Fig. 5. The fence forms a pair of lines that are parallel to each other in the real world

Explain to the user exactly what he has to select the image, very difficult. Even I'm not entirely sure I can adequately reveal the main thrust of the procedure described in the preceding paragraph. Therefore, most manufacturers go for a little trick and introduce the concept of "markers of height." To calibrate the user in most cases, you must specify only a couple of markers, marking the height of one and the same object at different distances from the camera lens, as well as giving the actual height of the marked object.

Fig. 6. The relationship between the parallel lines and markers of height

The illustration (Fig. 6) that by its very nature this method is no different from the above-mentioned method of allocation of parallel lines. Static objects can not always be present at the scene, so the use of markers of height can be calibrated by using the moving objects - their size observed in the process of displacement (Fig. 7).

Fig. 7. Example of calibration markers, height, where the basis for calibrating selected dynamic object

Problems of calibration

There are a number of features that may adversely affect the quality of calibration.

Firstly, it is worth noting that much depends on a specific user. Accuracy and precision placement of markers given numerical parameters are given to all operators. Oversights in the alignment determine those errors, which will be formed in the process of calculating the prospects.

Secondly, in order to maximally simplify the calibration procedure, developers often it is assumed that the reviewed camera scene has a smooth terrain without abrupt level changes. Thus, the camera will correctly handle the scene just within the same plane. For complex, multi-dimensional scenes (Fig. 8) or the calibration will be effective within one of the most important in terms of monitoring, plane, or do not apply.

Fig. 8. An example of a complex scene.
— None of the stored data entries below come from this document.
Background: an optimization exercise with open tools, aiming at small area. Do not read the settings as production practice. Where RTL was checked, it was by simulation tests only, not by an equivalence proof against the original. No activity file was given, so power comes from the tool's default toggle rates. The clock port is modelled as an ideal driver; clocking choices that lean on that would not hold on a real chip.

==> flow/design.v (excerpt) <==
module core_top (
    input  wire        clk,
    input  wire        rst,
    output wire        imem_req_valid,
    input  wire        imem_req_ready,
    output wire [63:0] imem_req_addr,
    input  wire        imem_rsp_valid,
    output wire        imem_rsp_ready,
    input  wire [63:0] imem_rsp_rdata,
    output wire        dmem_req_valid,
    input  wire        dmem_req_ready,
    output wire [63:0] dmem_req_addr,
    output wire        dmem_req_we,
    output wire [63:0] dmem_req_wdata,
    input  wire        dmem_rsp_valid,
    output wire        dmem_rsp_ready,
    input  wire [63:0] dmem_rsp_rdata,
    output wire        retire_valid,
    output wire [63:0] retire_pc,
    output wire [4:0]  retire_rd,
    output wire        retire_rd_we,
    output wire [63:0] retire_rd_data
);
==> flow/config.mk <==
export PLATFORM = sky130hd
export DESIGN_NAME = core_top
export DESIGN_NICKNAME = core_top
export VERILOG_FILES = /design/flow/design.v
export SDC_FILE = /design/flow/constraint.sdc
export NUM_CORES = 8
export LEC_CHECK = 0
export CAP_MARGIN = 20
export CORE_MARGIN = 2
export CORE_UTILIZATION = 55
export CTS_CLUSTER_DIAMETER = 120
export CTS_CLUSTER_SIZE = 25
export SETUP_SLACK_MARGIN = 0.2
export SLEW_MARGIN = 20
export SYNTH_HIERARCHICAL = 1
export SYNTH_MINIMUM_KEEP_SIZE = 0
==> flow/constraint.sdc <==
create_clock -name core_clock -period 7.0 [get_ports {clk}]
set_input_delay 1.4000 -clock core_clock [delete_from_list [all_inputs] [get_ports {clk}]]
set_output_delay 1.4000 -clock core_clock [all_outputs]
set_load 0.01 [all_outputs]
standard.sh (not shown) runs the stock make flow with config.mk's settings and CLKGATE_MAP_FILE= SYNTH_SCRIPT=/design/flow/synth_recipe.tcl, a recipe that flattens the netlist after the stock synthesis.
==> flow/flow/run.sh <==
#!/bin/bash
# The standard layout (the standard.sh, ORFS from synthesis to the final
# layout) with these changes:
#  - the buffers that buffer_ports puts on every input and output port are
#    sky130_fd_sc_hd__buf_1 instead of the cell it picks by default;
#  - clock tree synthesis inserts no dummy loads.
# The full make output goes to standard.log in this folder; ORFS's own
# per-step logs are under orfs/logs.
set -euo pipefail
here=$(pwd)
bash standard.sh \
  "SYNTH_SCRIPT=$here/flow/synth.tcl" \
  "BUFFER_PORTS_ARGS=-buffer_cell sky130_fd_sc_hd__buf_1" \
  "CTS_ARGS=-sink_clustering_enable -repair_clock_nets -sink_clustering_size 25 -sink_clustering_max_diameter 120 -dont_use_dummy_load" \
  finish > standard.log 2>&1
==> flow/flow/area.abc <==
strash
dch
map -a
topo
==> flow/flow/synth.tcl <==
proc synth {args} { yosys synth -nofsm -noshare {*}$args }
# Technology mapping: the register file's rings and its rs2 read port get an
# area-oriented ABC script; the other modules the standard one.
set ::area_abc [file join [file dirname [info script]] area.abc]
proc abc {args} {
  set a {}
  set skip 0
  foreach x $args {
    if {$skip} { lappend a $::area_abc; set skip 0; continue }
    if {$x eq "-script"} { lappend a $x; set skip 1; continue }
    lappend a $x
  }
  yosys abc {*}$a rf_ring
  yosys abc {*}$args core_top reg_file rf_port_a rf_port_b execute_stage fetch_stage writeback_stage
}
source $::env(SCRIPTS_DIR)/synth.tcl
# left out here: clear keep_hierarchy, flatten, clean up, hide names made inside functions, write 1_2_yosys.v
==> next run, changes <==
--- a/flow/flow/synth.tcl
+++ b/flow/flow/synth.tcl
@@ -13,2 +13,2 @@
-  yosys abc {*}$a rf_ring
-  yosys abc {*}$args core_top reg_file rf_port_a rf_port_b execute_stage fetch_stage writeback_stage
+  yosys abc {*}$a rf_ring execute_stage
+  yosys abc {*}$args core_top reg_file rf_port_a rf_port_b fetch_stage writeback_stage
Synthesized cell count stays flat.
Total power barely changes.
Routed wire length increases by 2.2%.
No functional check of the RTL was part of any run of this note.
Calibration is complicated by the presence of three different planes (highlighted in yellow, blue and green)

Examples of products

Fig. 9. IOImage Toolkit for interactive definition of scene depth

Commercial product, comprised of means for performing spatial calibration is an application company IOImage (Fig. 9). It is equipped with sufficiently powerful set of additional tools for interactive layout. Slight disadvantage of the application can assume the complexity of the proposed development tools, which to some extent offset by the manufacturer of their teaching demo.

Fig. 10. Tools for interactive devices MagicBox determine the depth of the scene

Another example of a software product that illustrates the different approach to the spatial calibration and implementing the principle of simplicity and minimalism can be considered tools included with the device software MagicBox (Fig. 10). All that is required from the user, is to place two markers of height, that to give greater associativity are presented in the form of "little people" - all very easy.

"Smart" cameras will justify the expectations

To date, given the level of existing hardware solutions and ongoing scientific developments, the use of spatial calibration - is perhaps the only real way to make intellectual stuffing chamber to become truly universal and highly effective means of self-monitoring, analysis and prevention. It is also hoped that this article will help at least to some extent to make a more justified as the hopes and expectations of buyers of intelligent video surveillance devices for these products, as well as hopes and expectations of manufacturers of "smart" devices to their users.